*What is required:* The answer must consist only of the lines from the line with "step / hold" to the line with "met1 | 2590 | 0.283", both included, exactly as they stand below.

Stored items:
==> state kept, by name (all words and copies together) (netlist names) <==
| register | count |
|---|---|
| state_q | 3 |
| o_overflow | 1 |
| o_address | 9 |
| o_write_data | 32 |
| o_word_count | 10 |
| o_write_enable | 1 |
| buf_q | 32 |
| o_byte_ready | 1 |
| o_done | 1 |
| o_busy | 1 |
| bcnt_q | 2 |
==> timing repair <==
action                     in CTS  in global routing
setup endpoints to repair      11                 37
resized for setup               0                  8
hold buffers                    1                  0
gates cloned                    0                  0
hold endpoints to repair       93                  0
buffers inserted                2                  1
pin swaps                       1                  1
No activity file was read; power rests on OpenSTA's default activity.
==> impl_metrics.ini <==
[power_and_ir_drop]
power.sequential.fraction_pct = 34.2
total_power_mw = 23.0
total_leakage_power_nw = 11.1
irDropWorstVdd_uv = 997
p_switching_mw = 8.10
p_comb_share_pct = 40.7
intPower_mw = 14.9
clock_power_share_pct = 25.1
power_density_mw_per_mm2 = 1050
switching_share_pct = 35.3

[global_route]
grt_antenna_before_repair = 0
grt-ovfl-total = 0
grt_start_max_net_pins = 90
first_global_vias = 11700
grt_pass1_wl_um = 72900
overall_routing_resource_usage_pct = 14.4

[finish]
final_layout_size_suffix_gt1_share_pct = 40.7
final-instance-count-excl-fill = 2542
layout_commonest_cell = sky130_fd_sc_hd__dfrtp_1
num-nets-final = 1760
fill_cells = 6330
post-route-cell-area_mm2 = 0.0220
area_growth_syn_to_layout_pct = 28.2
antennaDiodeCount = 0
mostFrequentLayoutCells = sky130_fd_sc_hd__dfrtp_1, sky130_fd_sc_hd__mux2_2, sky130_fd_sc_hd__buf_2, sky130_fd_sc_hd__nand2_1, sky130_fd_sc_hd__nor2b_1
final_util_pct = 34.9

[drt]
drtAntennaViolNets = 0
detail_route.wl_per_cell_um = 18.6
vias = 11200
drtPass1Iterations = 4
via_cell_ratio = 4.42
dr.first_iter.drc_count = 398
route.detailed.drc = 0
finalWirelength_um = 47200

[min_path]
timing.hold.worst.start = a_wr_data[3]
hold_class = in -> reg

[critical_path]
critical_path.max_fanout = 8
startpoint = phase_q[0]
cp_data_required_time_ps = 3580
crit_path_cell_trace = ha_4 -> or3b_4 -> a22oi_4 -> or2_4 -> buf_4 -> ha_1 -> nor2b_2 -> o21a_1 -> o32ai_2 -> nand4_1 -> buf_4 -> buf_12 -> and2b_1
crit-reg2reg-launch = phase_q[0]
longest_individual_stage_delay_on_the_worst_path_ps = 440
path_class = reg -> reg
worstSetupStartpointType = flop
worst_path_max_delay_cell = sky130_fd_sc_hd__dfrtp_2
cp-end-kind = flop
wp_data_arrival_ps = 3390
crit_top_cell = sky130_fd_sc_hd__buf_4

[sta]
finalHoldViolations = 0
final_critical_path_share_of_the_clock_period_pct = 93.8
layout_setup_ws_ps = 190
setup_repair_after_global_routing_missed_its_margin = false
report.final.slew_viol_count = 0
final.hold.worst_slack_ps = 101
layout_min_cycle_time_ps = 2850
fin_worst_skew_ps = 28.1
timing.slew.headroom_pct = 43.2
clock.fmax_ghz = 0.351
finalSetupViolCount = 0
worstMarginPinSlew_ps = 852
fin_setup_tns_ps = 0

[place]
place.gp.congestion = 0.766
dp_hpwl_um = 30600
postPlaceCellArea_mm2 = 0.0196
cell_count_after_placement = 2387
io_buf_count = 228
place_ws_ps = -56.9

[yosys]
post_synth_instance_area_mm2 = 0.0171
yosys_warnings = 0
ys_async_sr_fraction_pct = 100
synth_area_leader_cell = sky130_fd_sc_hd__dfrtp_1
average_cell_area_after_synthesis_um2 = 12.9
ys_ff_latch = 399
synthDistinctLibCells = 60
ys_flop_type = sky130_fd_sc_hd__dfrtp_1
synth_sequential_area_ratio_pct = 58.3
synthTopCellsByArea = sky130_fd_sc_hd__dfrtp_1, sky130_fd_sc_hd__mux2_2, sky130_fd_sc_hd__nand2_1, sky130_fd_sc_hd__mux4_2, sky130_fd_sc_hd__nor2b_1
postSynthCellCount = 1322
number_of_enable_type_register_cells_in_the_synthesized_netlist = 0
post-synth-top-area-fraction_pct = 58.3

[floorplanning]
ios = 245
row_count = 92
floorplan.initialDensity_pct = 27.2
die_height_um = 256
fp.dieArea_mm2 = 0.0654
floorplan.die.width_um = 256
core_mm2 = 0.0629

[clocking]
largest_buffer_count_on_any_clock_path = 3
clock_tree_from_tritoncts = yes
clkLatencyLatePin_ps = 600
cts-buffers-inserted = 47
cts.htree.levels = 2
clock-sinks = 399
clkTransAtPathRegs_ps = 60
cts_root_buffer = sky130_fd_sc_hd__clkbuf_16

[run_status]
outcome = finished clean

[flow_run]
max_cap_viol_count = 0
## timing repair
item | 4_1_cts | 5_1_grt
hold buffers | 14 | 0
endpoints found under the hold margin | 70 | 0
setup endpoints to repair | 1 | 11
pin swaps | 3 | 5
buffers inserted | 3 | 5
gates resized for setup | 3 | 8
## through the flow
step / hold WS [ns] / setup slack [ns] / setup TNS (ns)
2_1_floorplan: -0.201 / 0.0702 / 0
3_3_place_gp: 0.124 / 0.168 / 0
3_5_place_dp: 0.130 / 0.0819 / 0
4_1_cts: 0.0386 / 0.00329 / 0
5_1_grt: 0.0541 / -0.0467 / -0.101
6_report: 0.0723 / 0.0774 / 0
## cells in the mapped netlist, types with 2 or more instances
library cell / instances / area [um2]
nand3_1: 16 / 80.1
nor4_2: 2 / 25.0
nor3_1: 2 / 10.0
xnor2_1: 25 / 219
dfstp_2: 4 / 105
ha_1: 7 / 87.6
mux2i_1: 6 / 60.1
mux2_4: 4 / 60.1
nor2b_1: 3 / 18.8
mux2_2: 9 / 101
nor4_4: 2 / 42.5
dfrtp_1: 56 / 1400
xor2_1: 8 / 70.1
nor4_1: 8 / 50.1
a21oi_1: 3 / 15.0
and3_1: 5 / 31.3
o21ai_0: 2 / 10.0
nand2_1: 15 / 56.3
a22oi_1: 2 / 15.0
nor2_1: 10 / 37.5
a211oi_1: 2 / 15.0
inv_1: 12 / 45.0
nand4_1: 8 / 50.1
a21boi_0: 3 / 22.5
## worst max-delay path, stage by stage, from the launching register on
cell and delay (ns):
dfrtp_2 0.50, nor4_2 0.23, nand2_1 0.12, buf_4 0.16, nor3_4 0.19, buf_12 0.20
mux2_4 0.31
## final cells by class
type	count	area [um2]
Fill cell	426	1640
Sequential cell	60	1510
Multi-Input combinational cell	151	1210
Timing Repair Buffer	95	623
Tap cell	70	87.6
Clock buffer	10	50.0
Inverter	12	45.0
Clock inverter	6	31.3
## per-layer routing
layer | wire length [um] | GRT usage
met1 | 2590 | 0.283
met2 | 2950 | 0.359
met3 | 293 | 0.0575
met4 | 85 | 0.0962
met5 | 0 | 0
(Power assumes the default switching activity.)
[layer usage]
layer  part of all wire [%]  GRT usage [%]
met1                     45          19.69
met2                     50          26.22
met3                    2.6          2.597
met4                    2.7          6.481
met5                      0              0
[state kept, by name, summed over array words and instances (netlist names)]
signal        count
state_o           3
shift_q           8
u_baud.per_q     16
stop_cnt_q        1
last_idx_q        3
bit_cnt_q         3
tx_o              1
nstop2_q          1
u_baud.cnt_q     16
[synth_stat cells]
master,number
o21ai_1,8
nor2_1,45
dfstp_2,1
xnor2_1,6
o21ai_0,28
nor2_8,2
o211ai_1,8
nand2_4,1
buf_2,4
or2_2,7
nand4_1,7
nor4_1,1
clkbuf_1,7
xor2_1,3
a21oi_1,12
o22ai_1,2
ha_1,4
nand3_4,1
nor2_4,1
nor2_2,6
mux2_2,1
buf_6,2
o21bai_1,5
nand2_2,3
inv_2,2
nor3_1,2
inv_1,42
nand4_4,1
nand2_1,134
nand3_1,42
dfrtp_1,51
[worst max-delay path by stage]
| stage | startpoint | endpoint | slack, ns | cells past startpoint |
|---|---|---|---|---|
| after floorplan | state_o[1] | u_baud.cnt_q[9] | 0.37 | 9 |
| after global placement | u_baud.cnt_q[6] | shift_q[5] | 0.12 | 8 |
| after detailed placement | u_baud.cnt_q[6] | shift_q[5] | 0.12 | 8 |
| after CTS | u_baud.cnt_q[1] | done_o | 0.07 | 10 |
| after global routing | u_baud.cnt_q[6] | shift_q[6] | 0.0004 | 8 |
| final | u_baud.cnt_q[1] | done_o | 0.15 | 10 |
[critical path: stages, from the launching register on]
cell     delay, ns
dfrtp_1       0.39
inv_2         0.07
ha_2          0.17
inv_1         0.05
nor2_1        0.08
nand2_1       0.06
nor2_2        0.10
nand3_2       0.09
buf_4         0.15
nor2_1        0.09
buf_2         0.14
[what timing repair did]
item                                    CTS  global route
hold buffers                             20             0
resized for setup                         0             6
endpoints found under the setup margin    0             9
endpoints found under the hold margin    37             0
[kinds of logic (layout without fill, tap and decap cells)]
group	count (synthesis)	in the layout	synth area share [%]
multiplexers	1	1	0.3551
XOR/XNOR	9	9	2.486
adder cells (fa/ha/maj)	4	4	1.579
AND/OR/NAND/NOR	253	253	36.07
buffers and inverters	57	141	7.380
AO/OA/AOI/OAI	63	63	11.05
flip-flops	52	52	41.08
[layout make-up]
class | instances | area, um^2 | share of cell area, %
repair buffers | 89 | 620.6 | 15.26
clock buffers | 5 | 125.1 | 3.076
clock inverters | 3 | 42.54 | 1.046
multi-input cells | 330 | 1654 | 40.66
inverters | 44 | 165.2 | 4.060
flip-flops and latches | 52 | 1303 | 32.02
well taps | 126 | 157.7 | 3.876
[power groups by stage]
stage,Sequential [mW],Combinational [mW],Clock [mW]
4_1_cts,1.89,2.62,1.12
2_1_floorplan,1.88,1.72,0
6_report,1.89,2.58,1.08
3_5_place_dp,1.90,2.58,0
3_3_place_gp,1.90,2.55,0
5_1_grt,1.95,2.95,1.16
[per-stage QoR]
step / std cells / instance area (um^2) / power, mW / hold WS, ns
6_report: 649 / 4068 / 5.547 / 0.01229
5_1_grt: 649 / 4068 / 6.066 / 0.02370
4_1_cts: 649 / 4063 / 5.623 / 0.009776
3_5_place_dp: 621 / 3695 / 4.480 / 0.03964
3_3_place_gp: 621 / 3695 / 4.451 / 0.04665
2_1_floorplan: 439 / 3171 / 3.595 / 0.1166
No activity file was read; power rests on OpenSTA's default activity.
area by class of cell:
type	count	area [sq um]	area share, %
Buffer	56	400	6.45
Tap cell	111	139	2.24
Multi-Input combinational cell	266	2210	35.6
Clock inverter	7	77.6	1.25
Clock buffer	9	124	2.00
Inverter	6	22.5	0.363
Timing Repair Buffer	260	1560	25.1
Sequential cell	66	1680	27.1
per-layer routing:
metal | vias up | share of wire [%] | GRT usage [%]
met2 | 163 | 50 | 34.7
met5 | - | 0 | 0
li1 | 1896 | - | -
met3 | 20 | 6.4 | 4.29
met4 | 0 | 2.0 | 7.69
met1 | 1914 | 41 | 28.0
[config.mk]
export PLATFORM = sky130hd
export DESIGN_NAME = bcd_scan_display
export DESIGN_NICKNAME = d
export VERILOG_FILES = /design/src/rtl/bcd_disp_pkg.sv /design/src/rtl/bcd_to_seg7.sv /design/src/rtl/bcd_scan_display.sv
export SDC_FILE = /design/constraint.sdc
export NUM_CORES = 1
export LEC_CHECK = 0
export ABC_AREA = 1
export BUFFER_PORTS_ARGS = -buffer_cell sky130_fd_sc_hd__buf_2
export CAP_MARGIN = 20
export CELL_PAD_IN_SITES_DETAIL_PLACEMENT = 1
export CELL_PAD_IN_SITES_GLOBAL_PLACEMENT = 1
export CORE_MARGIN = 2
export CORE_UTILIZATION = 35
export CTS_CLUSTER_DIAMETER = 150
export DETAILED_ROUTE_END_ITERATION = 6
export PLACE_DENSITY = 0.68
export SLEW_MARGIN = 40
export SYNTH_ARGS = -nofsm -noshare
export SYNTH_HDL_FRONTEND = slang
export SYNTH_SLANG_ARGS = --single-unit
[constraint.sdc]
create_clock -name clk -period 5.86 [get_ports clk]
set_clock_uncertainty 0.05 [all_clocks]
set_input_delay 0.586 -clock clk [delete_from_list [all_inputs] [get_ports clk]]
set_output_delay 0.586 -clock clk [all_outputs]
set_load 0.005 [all_outputs]
[src/rtl/bcd_disp_pkg.sv]
`default_nettype none
// ============================================================================
// bcd_disp_pkg : shared constants and types for the BCD scanned display
// Rev 1.0
// ============================================================================
package bcd_disp_pkg;

  localparam int NUM_DIGITS = 6;

  // Active-low segment patterns, bit order {g,f,e,d,c,b,a}
  localparam logic [6:0] SEG_0     = 7'b1000000;
  localparam logic [6:0] SEG_1     = 7'b1111001;
  localparam logic [6:0] SEG_2     = 7'b0100100;
  localparam logic [6:0] SEG_3     = 7'b0110000;
  localparam logic [6:0] SEG_4     = 7'b0011001;
  localparam logic [6:0] SEG_5     = 7'b0010010;
  localparam logic [6:0] SEG_6     = 7'b0000010;
  localparam logic [6:0] SEG_7     = 7'b1111000;
  localparam logic [6:0] SEG_8     = 7'b0000000;
  localparam logic [6:0] SEG_9     = 7'b0010000;
  localparam logic [6:0] SEG_DASH  = 7'b0111111;
  localparam logic [6:0] SEG_BLANK = 7'b1111111;

  localparam logic [2:0] IDX_S2 = 3'd0;
  localparam logic [2:0] IDX_S1 = 3'd1;
  localparam logic [2:0] IDX_M2 = 3'd2;
  localparam logic [2:0] IDX_M1 = 3'd3;
  localparam logic [2:0] IDX_H2 = 3'd4;
  localparam logic [2:0] IDX_H1 = 3'd5;

  typedef struct packed {
    logic [1:0] h1;
    logic [3:0] h2;
    logic [2:0] m1;
    logic [3:0] m2;
    logic [2:0] s1;
    logic [3:0] s2;
  } time_snap_t;

  // Zero-extended digit shown in a given slot
  function automatic logic [3:0] slot_digit(input time_snap_t t, input logic [2:0] idx);
    logic [3:0] d;
    d = 4'd0;
    case (idx)
      IDX_S2:  d = t.s2;
      IDX_S1:  d = {1'b0, t.s1};
      IDX_M2:  d = t.m2;
      IDX_M1:  d = {1'b0, t.m1};
      IDX_H2:  d = t.h2;
      IDX_H1:  d = {2'b00, t.h1};
      default: d = 4'd0;
    endcase
    return d;
  endfunction

endpackage
`default_nettype wire

[src/rtl/bcd_to_seg7.sv]
`default_nettype none
// ============================================================================
// bcd_to_seg7 : 4-bit BCD to active-low 7-segment decoder, dash for 10..15
// Rev 1.0
// ============================================================================
module bcd_to_seg7
  import bcd_disp_pkg::*;
(
  input  logic [3:0] bcd,
  output logic [6:0] seg_n
);

  always_comb begin
    seg_n = SEG_DASH;
    case (bcd)
      4'd0:    seg_n = SEG_0;
      4'd1:    seg_n = SEG_1;
      4'd2:    seg_n = SEG_2;
      4'd3:    seg_n = SEG_3;
      4'd4:    seg_n = SEG_4;
      4'd5:    seg_n = SEG_5;
      4'd6:    seg_n = SEG_6;
      4'd7:    seg_n = SEG_7;
      4'd8:    seg_n = SEG_8;
      4'd9:    seg_n = SEG_9;
      default: seg_n = SEG_DASH;
    endcase
  end

endmodule
`default_nettype wire

[src/rtl/bcd_scan_display.sv]
`default_nettype none
// ============================================================================
// bcd_scan_display : snapshots HH:MM:SS once per frame and multiplexes it onto
//                    one 7-segment bus with active-low anodes and ghost blanking
// Rev 1.0
// ============================================================================
module bcd_scan_display
  import bcd_disp_pkg::*;
#(
  parameter int SCAN_DIV   = 1000,
  parameter int BLANK_CYC  = 1,
  parameter int BLANK_LEAD = 1
) (
  input  logic                  clk,
  input  logic                  reset,
  input  logic [1:0]            h1,
  input  logic [3:0]            h2,
  input  logic [2:0]            m1,
  input  logic [3:0]            m2,
  input  logic [2:0]            s1,
  input  logic [3:0]            s2,
  output logic [NUM_DIGITS-1:0] an,
  output logic [6:0]            seg,
  output logic                  dp,
  output logic                  frame_tick
);

  localparam int PRESC_W = (SCAN_DIV > 1) ? $clog2(SCAN_DIV) : 1;

  logic [PRESC_W-1:0]    presc_q, presc_d;
  logic [2:0]            idx_q, idx_d;
  time_snap_t            snap_q, snap_d;
  logic [NUM_DIGITS-1:0] an_q, an_d;
  logic [6:0]            seg_q, seg_d;
  logic                  dp_q, dp_d;
  logic                  frame_tick_q, frame_tick_d;

  logic                  presc_wrap;
  logic                  frame_end;
  logic                  blank_phase;
  logic [3:0]            cur_digit;
  logic [6:0]            dec_seg;

  bcd_to_seg7 u_dec (
    .bcd   (cur_digit),
    .seg_n (dec_seg)
  );

  always_comb begin
    presc_wrap   = (presc_q == PRESC_W'(SCAN_DIV - 1));
    frame_end    = presc_wrap && (idx_q == IDX_H1);
    blank_phase  = (presc_q < PRESC_W'(BLANK_CYC));
    cur_digit    = slot_digit(snap_q, idx_q);

    presc_d      = presc_wrap ? '0 : presc_q + 1'b1;
    idx_d        = idx_q;
    if (presc_wrap) begin
      idx_d = (idx_q == IDX_H1) ? IDX_S2 : idx_q + 3'd1;
    end

    // The capture edge is also the edge that starts the next frame at slot 0
    snap_d       = snap_q;
    if (frame_end) begin
      snap_d = '{h1: h1, h2: h2, m1: m1, m2: m2, s1: s1, s2: s2};
    end
    frame_tick_d = frame_end;

    an_d = blank_phase ? {NUM_DIGITS{1'b1}} : ~(NUM_DIGITS'(1) << idx_q);

    seg_d = dec_seg;
    if ((BLANK_LEAD != 0) && (idx_q == IDX_H1) && (cur_digit == 4'd0)) begin
      seg_d = SEG_BLANK;
    end

    dp_d = !(!blank_phase && ((idx_q == IDX_M2) || (idx_q == IDX_H2)));
  end

  always_ff @(posedge clk or posedge reset) begin
    if (reset) begin
      presc_q      <= '0;
      idx_q        <= IDX_S2;
      snap_q       <= '0;
      an_q         <= {NUM_DIGITS{1'b1}};
      seg_q        <= SEG_BLANK;
      dp_q         <= 1'b1;
      frame_tick_q <= 1'b0;
    end else begin
      presc_q      <= presc_d;
      idx_q        <= idx_d;
      snap_q       <= snap_d;
      an_q         <= an_d;
      seg_q        <= seg_d;
      dp_q         <= dp_d;
      frame_tick_q <= frame_tick_d;
    end
  end

  assign an         = an_q;
  assign seg        = seg_q;
  assign dp         = dp_q;
  assign frame_tick = frame_tick_q;

endmodule
`default_nettype wire
--- src/rtl/fmb_pkg.sv ---
// Shared types for the fault map builder: word classes,
// error codes and scan FSM states.
package fmb_pkg;

    localparam logic [1:0] ERR_NONE   = 2'b00;
    localparam logic [1:0] ERR_SINGLE = 2'b01;
    localparam logic [1:0] ERR_MULTI  = 2'b10;
    localparam logic [1:0] ERR_RSVD   = 2'b11;

    typedef enum logic [1:0] {
        OK,
        FLIP,
        PATCH
    } word_class_t;

    typedef enum logic [1:0] {
        IDLE,
        SCAN,
        DONE
    } state_t;

endpackage

--- src/rtl/word_classifier.sv ---
// Combinational worst-of-two classification of a word's
// zeros-sweep and ones-sweep error codes.
module word_classifier
    import fmb_pkg::*;
(
    input  logic [1:0]  err0,
    input  logic [1:0]  err1,
    output word_class_t cls
);

    logic multi;
    logic single;

    assign multi = (err0 == ERR_MULTI) || (err0 == ERR_RSVD) ||
                   (err1 == ERR_MULTI) || (err1 == ERR_RSVD);
    assign single = (err0 == ERR_SINGLE) || (err1 == ERR_SINGLE);

    // Multi-bit (or reserved) dominates single-bit.
    always_comb begin
        cls = OK;
        priority case (1'b1)
            multi:   cls = PATCH;
            single:  cls = FLIP;
            default: cls = OK;
        endcase
    end

endmodule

*Answer box:*
step / hold WS [ns] / setup slack [ns] / setup TNS (ns)
2_1_floorplan: -0.201 / 0.0702 / 0
3_3_place_gp: 0.124 / 0.168 / 0
3_5_place_dp: 0.130 / 0.0819 / 0
4_1_cts: 0.0386 / 0.00329 / 0
5_1_grt: 0.0541 / -0.0467 / -0.101
6_report: 0.0723 / 0.0774 / 0
## cells in the mapped netlist, types with 2 or more instances
library cell / instances / area [um2]
nand3_1: 16 / 80.1
nor4_2: 2 / 25.0
nor3_1: 2 / 10.0
xnor2_1: 25 / 219
dfstp_2: 4 / 105
ha_1: 7 / 87.6
mux2i_1: 6 / 60.1
mux2_4: 4 / 60.1
nor2b_1: 3 / 18.8
mux2_2: 9 / 101
nor4_4: 2 / 42.5
dfrtp_1: 56 / 1400
xor2_1: 8 / 70.1
nor4_1: 8 / 50.1
a21oi_1: 3 / 15.0
and3_1: 5 / 31.3
o21ai_0: 2 / 10.0
nand2_1: 15 / 56.3
a22oi_1: 2 / 15.0
nor2_1: 10 / 37.5
a211oi_1: 2 / 15.0
inv_1: 12 / 45.0
nand4_1: 8 / 50.1
a21boi_0: 3 / 22.5
## worst max-delay path, stage by stage, from the launching register on
cell and delay (ns):
dfrtp_2 0.50, nor4_2 0.23, nand2_1 0.12, buf_4 0.16, nor3_4 0.19, buf_12 0.20
mux2_4 0.31
## final cells by class
type	count	area [um2]
Fill cell	426	1640
Sequential cell	60	1510
Multi-Input combinational cell	151	1210
Timing Repair Buffer	95	623
Tap cell	70	87.6
Clock buffer	10	50.0
Inverter	12	45.0
Clock inverter	6	31.3
## per-layer routing
layer | wire length [um] | GRT usage
met1 | 2590 | 0.283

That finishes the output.